Sandy Dennis plays Sylvia Barrett, who has recently gotten her graduate degree in education and is about to start her first job as a real teacher, as Calvin Coolidge High School, in a poor, multi-ethnic part of New York City. (Two different high schools in Manhattan were used for filming.) Miss Barrett arrives for her first day to find a chaotic school that faces all sorts of challenges and, frankly, some amount of mismanagement, considering that she's asked how many basketballs she as an English teacher needs.
When Miss Barrett arrives to her room, she finds that she's going to be teaching a wide variety of student character types. One of the more minor characters is the smarmy guy who tries to please the teachers and who has gotten himself elected president of the student council as a result; another is the young man who the guidance counselor Miss Friedneberg (Florence Stanley) claims has latent homosexual tendencies, the late 1960s being a time when you just didn't talk about those things (and of course there's the question of whether it's even accurate).
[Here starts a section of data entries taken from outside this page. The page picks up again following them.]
What follows belongs to an exercise in optimizing a design on an open flow for small area and a short achievable clock period; a production flow would make more cautious choices. In this exercise RTL edits were held to simulation tests only and were not proved equivalent to the original. No activity file was given, so power comes from the tool's default toggle rates.

**design.v**
```verilog
package neuron_pe_pkg;
	typedef logic signed [32-1:0] pe_word_t;
	typedef logic [$clog2(16)-1:0] wgt_idx_t;
	typedef logic [$clog2(8)-1:0]  in_idx_t;
	typedef logic [$clog2(4)-1:0] out_idx_t;
	typedef logic [2-1:0] pe_cnt_t;
	typedef enum logic [2:0] {
		op_idle    = 3'd0,
		op_load    = 3'd1,
		op_ma      = 3'd2,
		op_mab     = 3'd3,
		op_nop     = 3'd4,
		op_bias    = 3'd5,
		op_act     = 3'd6,
		op_act_clr = 3'd7
	} pe_op_t;
	typedef struct packed {
		pe_op_t op;
		pe_op_t held;
		logic   issue;
		logic   commit;
	} pe_step_t;
endpackage
module op_sequencer
(
	input  logic     clock,
	input  logic     reset,
	input  neuron_pe_pkg::pe_op_t   ctrl,
	output neuron_pe_pkg::pe_step_t step,
	output neuron_pe_pkg::pe_cnt_t  cnt
);
	logic    timed;
	assign timed = !(ctrl == neuron_pe_pkg::op_load || ctrl == neuron_pe_pkg::op_nop);
	always_ff @(posedge clock)
	begin
		if (reset || !timed)
			cnt <= '0;
		else
			cnt <= cnt + neuron_pe_pkg::pe_cnt_t'(1);
	end
	always_ff @(posedge clock)
	begin
		if (step.issue)
			step.held <= ctrl;
	end
	assign step.op     = ctrl;
	assign step.issue  = timed && (cnt == '0);
	assign step.commit = (cnt == neuron_pe_pkg::pe_cnt_t'(3)) && !reset;
endmodule
module weight_store
(
	input  logic     clock,
	input  logic     reset,
	input  neuron_pe_pkg::pe_op_t   ctrl,
	input  neuron_pe_pkg::pe_word_t data_in,
	input  neuron_pe_pkg::pe_step_t step,
	input  neuron_pe_pkg::pe_cnt_t  cnt,
	output logic [7:0] wbyte
);
	neuron_pe_pkg::pe_word_t mem [16];
	neuron_pe_pkg::wgt_idx_t wr_ptr;
	neuron_pe_pkg::wgt_idx_t wr_ptr_nxt;
	logic [16-1:0] rd_hot;
	logic     full;
	logic     load_en;
	logic     is_mult;
	logic     adv;
	neuron_pe_pkg::pe_word_t cur;
	assign load_en = (ctrl == neuron_pe_pkg::op_load) && !full;
	assign is_mult = (step.op == neuron_pe_pkg::op_ma || step.op == neuron_pe_pkg::op_mab || step.op == neuron_pe_pkg::op_bias);
	assign adv     = step.commit && (step.held == neuron_pe_pkg::op_ma || step.held == neuron_pe_pkg::op_mab || step.held == neuron_pe_pkg::op_bias);
	assign wr_ptr_nxt = wr_ptr + neuron_pe_pkg::wgt_idx_t'(1);
	always_ff @(posedge clock)
	begin
		if (reset)
		begin
			wr_ptr <= '0;
			rd_hot <= 16'(1);
			full   <= 1'b0;
		end
		else
		begin
			if (load_en)
			begin
				wr_ptr <= wr_ptr_nxt;
				if (rd_hot[wr_ptr_nxt])
					full <= 1'b1;
			end
			if (adv)
			begin
				rd_hot <= {rd_hot[16-2:0], rd_hot[16-1]};
			end
		end
	end
	always_ff @(posedge clock)
	begin
		if (load_en)
			mem[wr_ptr] <= data_in;
	end
	always_comb
	begin
		cur = '0;
		for (int i = 0; i < 16; i++)
			cur = cur | (mem[i] & {32{rd_hot[i]}});
	end
	always_ff @(posedge clock)
	begin
		if (reset || !is_mult)
			wbyte <= '0;
		else
			wbyte <= cur[8*cnt +: 8];
	end
endmodule
module input_buffer
(
	input  logic     clock,
	input  logic     reset,
	input  neuron_pe_pkg::pe_word_t mul_a,
	input  neuron_pe_pkg::pe_step_t step,
	output neuron_pe_pkg::pe_word_t replay
);
	typedef logic [8-1:0] hot_t;
	neuron_pe_pkg::pe_word_t mem [8];
	neuron_pe_pkg::in_idx_t wr_ptr;
	neuron_pe_pkg::in_idx_t wr_ptr_nxt;
	hot_t    wr_dec;
	hot_t    rd_hot;
	neuron_pe_pkg::in_idx_t start_ptr;
	hot_t    start_dec;
	logic    full;
	logic    rec_en;
	always_ff @(posedge clock)
	begin
		rec_en <= step.issue && (step.op == neuron_pe_pkg::op_ma) && !full;
	end
	assign wr_ptr_nxt = wr_ptr + neuron_pe_pkg::in_idx_t'(1);
	assign wr_dec     = hot_t'(1) << wr_ptr;
	assign start_dec  = hot_t'(1) << start_ptr;
	always_ff @(posedge clock)
	begin
		if (reset)
		begin
			wr_ptr    <= '0;
			rd_hot    <= hot_t'(1);
			start_ptr <= '0;
			full      <= 1'b0;
		end
		else if (step.commit)
		begin
			case (step.held)
				neuron_pe_pkg::op_ma:
				begin
					if (!full)
					begin
						wr_ptr <= wr_ptr_nxt;
						if (rd_hot[wr_ptr_nxt])
							full <= 1'b1;
					end
				end
				neuron_pe_pkg::op_mab:
					rd_hot <= {rd_hot[8-2:0], rd_hot[8-1]};
				neuron_pe_pkg::op_act:
					rd_hot <= start_dec;
				neuron_pe_pkg::op_act_clr:
				begin
					rd_hot    <= wr_dec;
					start_ptr <= wr_ptr;
					full      <= 1'b0;
				end
				default:
				begin
				end
			endcase
		end
	end
	always_ff @(posedge clock)
	begin
		for (int i = 0; i < 8; i++)
			if (rec_en && wr_ptr == i)
				mem[i] <= mul_a;
	end
	always_comb
	begin
		replay = '0;
		for (int i = 0; i < 8; i++)
			replay = replay | (mem[i] & {32{rd_hot[i]}});
	end
endmodule
module mac_unit
(
	input  logic     clock,
	input  logic     reset,
	input  neuron_pe_pkg::pe_word_t data_in,
	input  logic [7:0] wbyte,
	input  neuron_pe_pkg::pe_word_t replay,
	input  neuron_pe_pkg::pe_step_t step,
	output neuron_pe_pkg::pe_word_t acc,
	output neuron_pe_pkg::pe_word_t opnd
);
	typedef logic [31:0] w32_t;
	w32_t mul_a;
	w32_t acc_s;
	w32_t acc_c;
	logic is_act;
	assign is_act = (step.held == neuron_pe_pkg::op_act || step.held == neuron_pe_pkg::op_act_clr);
	always_ff @(posedge clock)
	begin
		if (step.issue)
		begin
			case (step.op)
				neuron_pe_pkg::op_ma:   mul_a <= data_in;
				neuron_pe_pkg::op_mab:  mul_a <= replay;
				neuron_pe_pkg::op_bias: mul_a <= 32'd1;
				default:                mul_a <= '0;
			endcase
		end
		else
			mul_a <= {mul_a[23:0], 8'd0};
	end
	w32_t r0 [10];
	w32_t r1 [7];
	w32_t r2 [5];
	w32_t r3 [4];
	w32_t r4 [3];
	w32_t nxt_s;
	w32_t nxt_c;
	assign r0[0] = acc_s;
	assign r0[1] = acc_c;
	genvar j;
	generate
		for (j = 0; j < 8; j++)
		begin : g_pp
			assign r0[2 + j] = (mul_a << j) & {32{wbyte[j]}};
		end
	endgenerate
	assign r1[0] = r0[0] ^ r0[1] ^ r0[2];
	assign r1[1] = ((r0[0] & r0[1]) | (r0[0] & r0[2]) | (r0[1] & r0[2])) << 1;
	assign r1[2] = r0[3] ^ r0[4] ^ r0[5];
	assign r1[3] = ((r0[3] & r0[4]) | (r0[3] & r0[5]) | (r0[4] & r0[5])) << 1;
	assign r1[4] = r0[6] ^ r0[7] ^ r0[8];
	assign r1[5] = ((r0[6] & r0[7]) | (r0[6] & r0[8]) | (r0[7] & r0[8])) << 1;
	assign r1[6] = r0[9];
	assign r2[0] = r1[0] ^ r1[1] ^ r1[2];
	assign r2[1] = ((r1[0] & r1[1]) | (r1[0] & r1[2]) | (r1[1] & r1[2])) << 1;
	assign r2[2] = r1[3] ^ r1[4] ^ r1[5];
	assign r2[3] = ((r1[3] & r1[4]) | (r1[3] & r1[5]) | (r1[4] & r1[5])) << 1;
	assign r2[4] = r1[6];
	assign r3[0] = r2[0] ^ r2[1] ^ r2[2];
	assign r3[1] = ((r2[0] & r2[1]) | (r2[0] & r2[2]) | (r2[1] & r2[2])) << 1;
	assign r3[2] = r2[3];
	assign r3[3] = r2[4];
	assign r4[0] = r3[0] ^ r3[1] ^ r3[2];
	assign r4[1] = ((r3[0] & r3[1]) | (r3[0] & r3[2]) | (r3[1] & r3[2])) << 1;
	assign r4[2] = r3[3];
	assign nxt_s = r4[0] ^ r4[1] ^ r4[2];
	assign nxt_c = ((r4[0] & r4[1]) | (r4[0] & r4[2]) | (r4[1] & r4[2])) << 1;
	always_ff @(posedge clock)
	begin
		if (reset || (step.commit && is_act))
		begin
			acc_s <= '0;
			acc_c <= '0;
		end
		else
		begin
			acc_s <= nxt_s;
			acc_c <= nxt_c;
		end
	end
	logic [31:0] bk_g [6];
	logic [31:0] bk_p [6];
	logic [31:0] bk_c;
	always_comb
	begin
		bk_g[0] = acc_s & acc_c;
		bk_p[0] = acc_s ^ acc_c;
		for (int l = 1; l <= 5; l++)
		begin
			bk_g[l] = bk_g[l-1];
			bk_p[l] = bk_p[l-1];
			for (int i = 0; i < 32; i++)
				if ((i % (1 << l)) == (1 << l) - 1)
				begin
					bk_g[l][i] = bk_g[l-1][i] | (bk_p[l-1][i] & bk_g[l-1][i - (1 << (l-1))]);
					bk_p[l][i] = bk_p[l-1][i] & bk_p[l-1][i - (1 << (l-1))];
				end
		end
		bk_c = bk_g[5];
		for (int l = 4; l >= 1; l--)
			for (int i = 0; i < 32; i++)
				if ((i % (1 << l)) == (1 << (l-1)) - 1 && i >= (1 << l))
					bk_c[i] = bk_g[l-1][i] | (bk_p[l-1][i] & bk_c[i - (1 << (l-1))]);
		for (int i = 2; i < 32; i += 2)
			bk_c[i] = bk_g[0][i] | (bk_p[0][i] & bk_c[i-1]);
	end
	assign acc = bk_p[0] ^ {bk_c[30:0], 1'b0};
	assign opnd = mul_a;
endmodule
module output_buffer
(
	input  logic     clock,
	input  logic     reset,
	input  neuron_pe_pkg::pe_step_t step,
	input  logic     output_ctrl,
	input  neuron_pe_pkg::pe_word_t acc,
	output neuron_pe_pkg::pe_word_t data_out
);
	neuron_pe_pkg::pe_word_t mem [4];
	neuron_pe_pkg::out_idx_t wr_ptr;
	neuron_pe_pkg::out_idx_t wr_ptr_nxt;
	logic [4-1:0] rd_hot;
	logic     full;
	logic     push;
	logic     pop;
	assign push = step.commit && (step.held == neuron_pe_pkg::op_act || step.held == neuron_pe_pkg::op_act_clr) && !full;
	assign pop  = step.commit && (step.held == neuron_pe_pkg::op_idle) && output_ctrl;
	assign wr_ptr_nxt = wr_ptr + neuron_pe_pkg::out_idx_t'(1);
	always_ff @(posedge clock)
	begin
		if (reset)
		begin
			wr_ptr <= '0;
			rd_hot <= 4'(1);
			full   <= 1'b0;
		end
		else
		begin
			if (push)
			begin
				wr_ptr <= wr_ptr_nxt;
				if (rd_hot[wr_ptr_nxt])
					full <= 1'b1;
			end
			if (pop)
				rd_hot <= {rd_hot[4-2:0], rd_hot[4-1]};
		end
	end
	always_ff @(posedge clock)
	begin
		if (push)
			mem[wr_ptr] <= acc;
	end
	always_comb
	begin
		data_out = '0;
		for (int i = 0; i < 4; i++)
			data_out = data_out | (mem[i] & {32{rd_hot[i]}});
	end
endmodule
module neuron_pe
(
	input  logic     clock,
	input  logic     reset,
	input  logic [2:0]  ctrl,
	input  logic        output_ctrl,
	input  logic [31:0] data_in,
	output logic [31:0] data_out,
	output logic     data_out_valid
);
	neuron_pe_pkg::pe_op_t   ctrl_op;
	neuron_pe_pkg::pe_step_t step;
	neuron_pe_pkg::pe_cnt_t  cnt;
	logic [7:0]              wbyte;
	neuron_pe_pkg::pe_word_t replay;
	neuron_pe_pkg::pe_word_t acc;
	neuron_pe_pkg::pe_word_t opnd;
	assign ctrl_op = neuron_pe_pkg::pe_op_t'(ctrl);
	assign data_out_valid = output_ctrl && (ctrl_op == neuron_pe_pkg::op_idle);
	op_sequencer i_op_sequencer (
		.clock (clock),
		.reset (reset),
		.ctrl  (ctrl_op),
		.step  (step),
		.cnt   (cnt)
	);
	weight_store i_weight_store (
		.clock   (clock),
		.reset   (reset),
		.ctrl    (ctrl_op),
		.data_in (data_in),
		.step    (step),
		.cnt     (cnt),
		.wbyte   (wbyte)
	);
	input_buffer i_input_buffer (
		.clock   (clock),
		.reset   (reset),
		.mul_a   (opnd),
		.step    (step),
		.replay  (replay)
	);
	mac_unit i_mac_unit (
		.clock   (clock),
		.reset   (reset),
		.data_in (data_in),
		.wbyte   (wbyte),
		.replay  (replay),
		.step    (step),
		.acc     (acc),
		.opnd    (opnd)
	);
	output_buffer i_output_buffer (
		.clock       (clock),
		.reset       (reset),
		.step        (step),
		.output_ctrl (output_ctrl),
		.acc         (acc),
		.data_out    (data_out)
	);
endmodule
```
What follows belongs to an exercise in optimizing a design on an open flow for a short achievable clock period; a production flow would make more cautious choices. Function was checked by simulation only, so behaviour that the tests miss may differ from the original. Power and IR drop assume default switching activity.

// dmem_mmio
module dmem_mmio #(
    parameter int          RAM_WORDS  = 64,
    parameter int          FIFO_DEPTH = 4,
    parameter logic [31:0] MMIO_BASE  = 32'hFFFF_0000
) (
    input  logic        clk,
    input  logic        reset,
    input  logic        memwrite,
    input  logic [31:0] addr,
    input  logic [31:0] writedata,
    output logic [31:0] readdata,
    output logic [7:0]  tx_data,
    output logic        tx_valid,
    input  logic        tx_ready,
    output logic        irq
);
    logic [31:0] r_ram [64];
    logic [31:0] r_count;
    logic [31:0] r_compare;
    logic        r_match;
    logic        r_ovf;
    logic        r_irq_en;
    logic        w_ram_hit;
    logic        w_mmio_hit;
    logic [5:0]  w_word;
    logic        w_wr_compare;
    logic        w_wr_status;
    logic        w_wr_tx;
    logic        w_wr_ctrl;
    logic        w_full;
    logic        w_empty;
    logic [31:0] w_status;
    logic [31:0] w_mm;
    assign w_ram_hit    = addr[31:8] == 24'd0;
    assign w_mmio_hit   = addr[31:8] == MMIO_BASE[31:8];
    assign w_word       = addr[7:2];
    assign w_wr_compare = memwrite & w_mmio_hit & (w_word == 6'd1);
    assign w_wr_status  = memwrite & w_mmio_hit & (w_word == 6'd2);
    assign w_wr_tx      = memwrite & w_mmio_hit & (w_word == 6'd3);
  ...
clock: 6.5 ns
lec_check: 0
abc_clock_period_in_ps: 1000
cap_margin: 20
core_margin: 2
core_utilization: 68
gpl_timing_driven: 1
setup_slack_margin: 4.5
slew_margin: 20
synth_hierarchical: 1
synth_minimum_keep_size: 0
tns_end_percent: 5
run.sh (not shown) runs the stock make flow with config.mk's settings and CLKGATE_MAP_FILE= SYNTH_SCRIPT=/design/flow/synth_recipe.tcl, a recipe that flattens the netlist after the stock synthesis.
Next try:
CORE_UTILIZATION = 60   (was 68)
- flip-flop and latch count stays the same
- non-clock buffer count increases by 4
- global-route usage shrinks by 3.6 points
- sequential share of layout area decreases by 0.29 points
- sequential power hardly moves
- final cell count rose by 3.7%
- synthesized cell count stays the same
- total power climbs by about 1.1%
- design area grows by about 0.5%
- register-to-register slack gains 0.19 ns
- hold slack degrades by 0.12 ns
Next try:
==> flow/flow/run.sh (new file) <==
#!/bin/bash
# Own flow: the standard layout (standard.sh, every step unchanged), with
# one extra step after placement: the readdata output buffers are moved next
# to the gates that drive them (flow/move_obuf.tcl), then legalized.
set -euo pipefail
bash standard.sh place > standard_place.log 2>&1
RES_DIR=$PWD/orfs/results/sky130hd/dmem_mmio/base openroad -no_init -exit flow/move_obuf.tcl > move_obuf.log 2>&1
bash standard.sh finish > standard_finish.log 2>&1
==> flow/flow/move_obuf.tcl (new file) <==
# Move each readdata output buffer from its pin to the cell that drives it,
# so the buffer (sized later by the flow's repair) drives the long wire to
# the pin instead of the small driving gate. Then legalize.
set res $::env(RES_DIR)
read_db $res/3_place.odb
set blk [ord::get_db_block]
set moved 0
foreach bt [$blk getBTerms] {
  if {![string match readdata* [$bt getName]]} { continue }
  set ob {}
  foreach it [[$bt getNet] getITerms] { set ob [$it getInst] }
  if {$ob eq {}} { continue }
  set drv {}
  foreach it [$ob getITerms] {
    if {[$it isInputSignal]} {
      foreach it2 [[$it getNet] getITerms] {
        if {[$it2 isOutputSignal]} { set drv [$it2 getInst] }
      }
    }
  }
  if {$drv eq {}} { continue }
  set b [$drv getBBox]
  $ob setLocation [$b xMin] [$b yMin]
  incr moved
}
puts "moved $moved output buffers"
detailed_placement
check_placement -verbose
write_db $res/3_place.odb
==> flow/standard.sh (new file) <==
#!/bin/bash
# synth_recipe.tcl (not shown) runs the flow's synth.tcl, then flattens the netlist and writes it again
# the make line also repeats each setting of config.mk as NAME=value (left out here)
make -C /OpenROAD-flow-scripts/flow DESIGN_CONFIG=/design/flow/config.mk WORK_HOME=/design/flow/orfs CLKGATE_MAP_FILE= SYNTH_SCRIPT=/design/flow/synth_recipe.tcl "${@:-finish}"
removed: flow/run.sh
Effect: The changed run finished with timing, DRC and antenna clean. Via count is lower by 0.33%. Non-clock buffer count shrinks by 59. Global-route usage decreases by 0.52 points. Final cell count shrinks by 0.92%. Clock-buffer cell count went up by 19. Final area drops by 0.79%. Routed wire length falls by 0.65%. Setup slack improves by 0.11 ns. Maximum frequency grows by 2.4%. Utilization falls by 0.59 points. Sequential power stays flat.

* * *

== raven ==
Another version of the RTL of dmem_mmio (not shown whole).
Size in the first run: ~4500 cells after synthesis, about 110 I/O pins.
// dmem_mmio
module dmem_mmio #(
    parameter int          RAM_WORDS  = 64,
    parameter int          FIFO_DEPTH = 4,
    parameter logic [31:0] MMIO_BASE  = 32'hFFFF_0000
) (
    input  logic        clk,
    input  logic        reset,
    input  logic        memwrite,
    input  logic [31:0] addr,
    input  logic [31:0] writedata,
    output logic [31:0] readdata,
    output logic [7:0]  tx_data,
    output logic        tx_valid,
    input  logic        tx_ready,
    output logic        irq
);
    logic [31:0] r_ram [64];
    logic [31:0] r_count;
    logic [31:0] r_compare;
    logic        r_match;
    logic        r_ovf;
    logic        r_irq_en;
    logic        w_ram_hit;
    logic        w_mmio_hit;
    logic [5:0]  w_word;
    logic        w_wr_compare;
    logic        w_wr_status;
    logic        w_wr_tx;
    logic        w_wr_ctrl;
    logic        w_full;
    logic        w_empty;
    logic [31:0] w_status;
    logic [31:0] w_mm;
    assign w_ram_hit    = addr[31:8] == 24'd0;
  ...
Settings: LEC_CHECK=0, ABC_CLOCK_PERIOD_IN_PS=1000, CAP_MARGIN=20, CORE_MARGIN=2, CORE_UTILIZATION=60, GPL_TIMING_DRIVEN=1, SETUP_SLACK_MARGIN=4.5, SLEW_MARGIN=20, SYNTH_HIERARCHICAL=1, SYNTH_MINIMUM_KEEP_SIZE=0, TNS_END_PERCENT=5; clock period 6.5 ns.
Stock flow here: none of the scripts above is used.
raven: done, clean on timing, DRC and antenna
[inputs] nickel vs raven
--- a/flow/config.mk
+++ b/flow/config.mk
@@ -11,7 +11,7 @@
 export CORE_UTILIZATION = 60
 export GPL_TIMING_DRIVEN = 1
-export SETUP_SLACK_MARGIN = 4.5
+export SETUP_SLACK_MARGIN = 4.0
 export SLEW_MARGIN = 20
 export SYNTH_HIERARCHICAL = 1
 export SYNTH_MINIMUM_KEEP_SIZE = 0
-export TNS_END_PERCENT = 5
+export TNS_END_PERCENT = 20
Results
nickel vs raven: post-route standard cell area excluding fillers up. Summary of the comparison: buffer count from post-CTS setup fixing is higher in nickel, relative to raven. Of raven and nickel, the run reporting the lower global-route wire length before repair was raven.
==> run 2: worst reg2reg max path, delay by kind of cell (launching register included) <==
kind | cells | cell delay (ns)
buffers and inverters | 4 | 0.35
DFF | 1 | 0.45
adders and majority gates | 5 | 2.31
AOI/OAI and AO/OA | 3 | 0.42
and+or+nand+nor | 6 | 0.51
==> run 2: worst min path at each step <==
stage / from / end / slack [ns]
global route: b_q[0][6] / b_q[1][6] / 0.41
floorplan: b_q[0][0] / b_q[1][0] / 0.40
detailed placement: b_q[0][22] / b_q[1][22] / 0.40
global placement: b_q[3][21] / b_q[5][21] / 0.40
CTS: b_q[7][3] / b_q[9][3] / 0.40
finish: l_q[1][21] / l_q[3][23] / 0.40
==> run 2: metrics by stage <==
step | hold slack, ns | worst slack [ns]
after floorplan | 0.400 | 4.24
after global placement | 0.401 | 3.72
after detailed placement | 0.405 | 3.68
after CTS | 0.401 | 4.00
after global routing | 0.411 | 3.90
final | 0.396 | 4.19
Context: an optimization exercise on an open-source flow, tuned for small area and a short achievable clock period. The choices shown serve that exercise and are no tape-out recipe.
Function was checked by simulation only, so behaviour that the tests miss may differ from the original.
No activity file was given, so power comes from the tool's default toggle rates.

== v6 ==
## latency_histogram_counters_top
module latency_histogram_counters_top (
  input  logic                  clk_i,
  input  logic                  rst_ni,
  input  logic                  cfg_we_i,
  input  logic [lhc_pkg::CFG_IDX_W-1:0]  cfg_index_i,
  input  logic [lhc_pkg::CFG_DATA_W-1:0] cfg_wdata_i,
  input  logic                  in_valid_i,
  output logic                  in_stall_o,
  input  logic [lhc_pkg::IN_BEAT_W-1:0]  in_beat_i,
  output logic                  out_valid_o,
  input  logic                  out_stall_i,
  output logic [lhc_pkg::OUT_BEAT_W-1:0] out_beat_o
);
  logic accept, load, last;
  logic [lhc_pkg::IDX_W-1:0] load_idx, out_idx;
  logic [lhc_pkg::CNT_W-1:0] out_value;
  lhc_ctrl u_ctrl (
    .clk_i       (clk_i),
    .rst_ni      (rst_ni),
    .in_valid_i  (in_valid_i),
    .command_i   (in_beat_i[18:16]),
    .in_stall_o  (in_stall_o),
    .accept_o    (accept),
    .out_stall_i (out_stall_i),
    .out_valid_o (out_valid_o),
    .load_o      (load),
    .load_idx_o  (load_idx),
    .out_idx_o   (out_idx),
    .out_last_o  (last)
  );
  lhc_dp u_dp (
    .clk_i       (clk_i),
    .rst_ni      (rst_ni),
    .cfg_we_i    (cfg_we_i),
    .cfg_index_i (cfg_index_i),
    .cfg_wdata_i (cfg_wdata_i),
    .accept_i    (accept),
    .command_i   (in_beat_i[18:16]),
    .duration_i  (in_beat_i[15:0]),
    .load_i      (load),
    .load_idx_i  (load_idx),
    .out_value_o (out_value)
  );
  assign out_beat_o = {out_idx, out_value, last};
endmodule
For scale: roughly 470 flip-flops, roughly 0.022 sq mm of cells after synthesis.
==> flow/config.mk <==
export PLATFORM = sky130hd
export DESIGN_NAME = latency_histogram_counters_top
export DESIGN_NICKNAME = latency_histogram_counters_top
export VERILOG_FILES = /design/flow/design.v
export SDC_FILE = /design/flow/constraint.sdc
export NUM_CORES = 4
export LEC_CHECK = 0
export CAP_MARGIN = 20
export CORE_MARGIN = 2
export CORE_UTILIZATION = 40
export CTS_BUF_LIST = sky130_fd_sc_hd__clkbuf_16
export CTS_CLUSTER_DIAMETER = 80
export CTS_CLUSTER_SIZE = 30
export SETUP_SLACK_MARGIN = 3.6
export SLEW_MARGIN = 20
==> flow/constraint.sdc <==
create_clock -name core_clock -period 6.0 [get_ports {clk_i}]
set_input_delay 1.2000 -clock core_clock [delete_from_list [all_inputs] [get_ports {clk_i}]]
set_output_delay 1.2000 -clock core_clock [all_outputs]
set_load 0.01 [all_outputs]
standard.sh (not shown) runs the stock make flow with config.mk's settings and CLKGATE_MAP_FILE= SYNTH_SCRIPT=/design/flow/synth_recipe.tcl, a recipe that flattens the netlist after the stock synthesis.
==> flow/flow/run.sh <==
#!/bin/bash
# Own flow: the standard layout, except that synthesis maps the logic with
# an area-recovering ABC script (flow/abc_speed.script). Registers, their names
# and cell types come out as in the standard synthesis (they are mapped before
# ABC runs). Each step's full output goes to a log file in this folder.
set -euo pipefail
W=$PWD
mkdir -p "$W/scripts_abc"
cp -r "$FLOW_HOME/scripts/." "$W/scripts_abc/"
cp "$W/flow/abc_speed.script" "$W/scripts_abc/abc_speed.script"
bash standard.sh SCRIPTS_DIR="$W/scripts_abc" synth > "$W/synth.log" 2>&1
bash standard.sh finish > "$W/layout.log" 2>&1
==> flow/flow/abc_speed.script <==
&get -n
&st
&dch
&nf -R 1000
&put
Modified inputs, v7 compared to v6
- swapping 3.6 for 3.8 in SETUP_SLACK_MARGIN
==> flow/run.sh (new file) <==
#!/bin/bash
# synth_recipe.tcl (not shown) runs the flow's synth.tcl, then flattens the netlist and writes it again
# the make line also repeats each setting of config.mk as NAME=value (left out here)
make -C /OpenROAD-flow-scripts/flow DESIGN_CONFIG=/design/flow/config.mk WORK_HOME=/design/flow/orfs CLKGATE_MAP_FILE= SYNTH_SCRIPT=/design/flow/synth_recipe.tcl finish
removed: flow/flow/run.sh
removed: flow/flow/abc_speed.script
removed: flow/standard.sh
Findings:
v7 reached the end of the flow, and the finished layout is clean on the timing, DRC and antenna checks. v6 consumes less power than v7. Highest achievable clock rate improves in v7 relative to v6. Cell type of the slowest stage on the worst timing path: sky130_fd_sc_hd__dfstp_2 -> v6, sky130_fd_sc_hd__dfrtp_1 -> v7. v7 and v6 ended up with nearly the same footprint of the flip-flops and latches. Relative to v6, highest cell delay on the worst timing path has decreased by 0.12 ns in v7. NOTE: global routing met1 resource utilization in v7 exceeds that of v6. Compared with v6, v7 shows die footprint higher by 6.6%. Of v7 and v6, it is v7 that has the higher number of ordinary inverters in the final layout. For the total wire length after detailed routing, v7 came in 15% higher than v6 did. Re number of flip-flops and latches: no difference whatsoever between v6 and v7. Compared with v6, v7 shows clock share of power lower by 0.9 points. v7 vs v6, classification of the worst setup path: reg -> out vs reg -> reg. v7 ended up with a lower depth of the worst hold-timing path than v6 did.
The bigger problems are Alice (Ellen O'Mara), who has a crush on another English teacher, Mr. Barringer (Patrick Bedford); Barringer would frankly rather be writing a novel instead of teaching. There's also Jose, the kid who's gotten in trouble with the law; Eddie, the black kid who really wants to be a mechanic but needs to graduate even if he doesn't really need English class to be that mechanic; and Joe, the chronic underachiever who for whatever reason doesn't seem to want to apply himself to academic work.
Miss Barrett tries to reach all of her students, with varying degrees of success. This being the 1960s and a school with a multi-ethnic student body, there's some discussion of race, although it's surprisingly more focused on Barrett's not understanding things -- notably Eddie's foster mother -- than on students of various races not getting along. They seem to have much better race relations than I would have thought happened in real life.
Eventually, after just one term, Miss Barrett has decided she's had enough of this school, and tells her principal, Dr. Bester (Sorrell Booke who, hailing from Buffalo NY is nothing like Boss Hogg), that she plans to resign. The school district is so screwed up that they keep sending her retirement forms, not resignation forms, but this delay leads to the eventual resolution that you can probably guess.
Up the Down Staircase made me think a lot of To Sir, With Love, which came out a year earlier. This one is based on a novel by Bel Kaufman, who herself was a real-life teacher and presumably based her book on some of her real-life experiences. The movie breaks no new ground, but it's anchored by a strong performance from Sandy Dennis, good performances from the rest of the cast, and that excellent location shooting inside a real high school.
If you haven't seen Up the Down Staircase before, it's definitely worth a watch.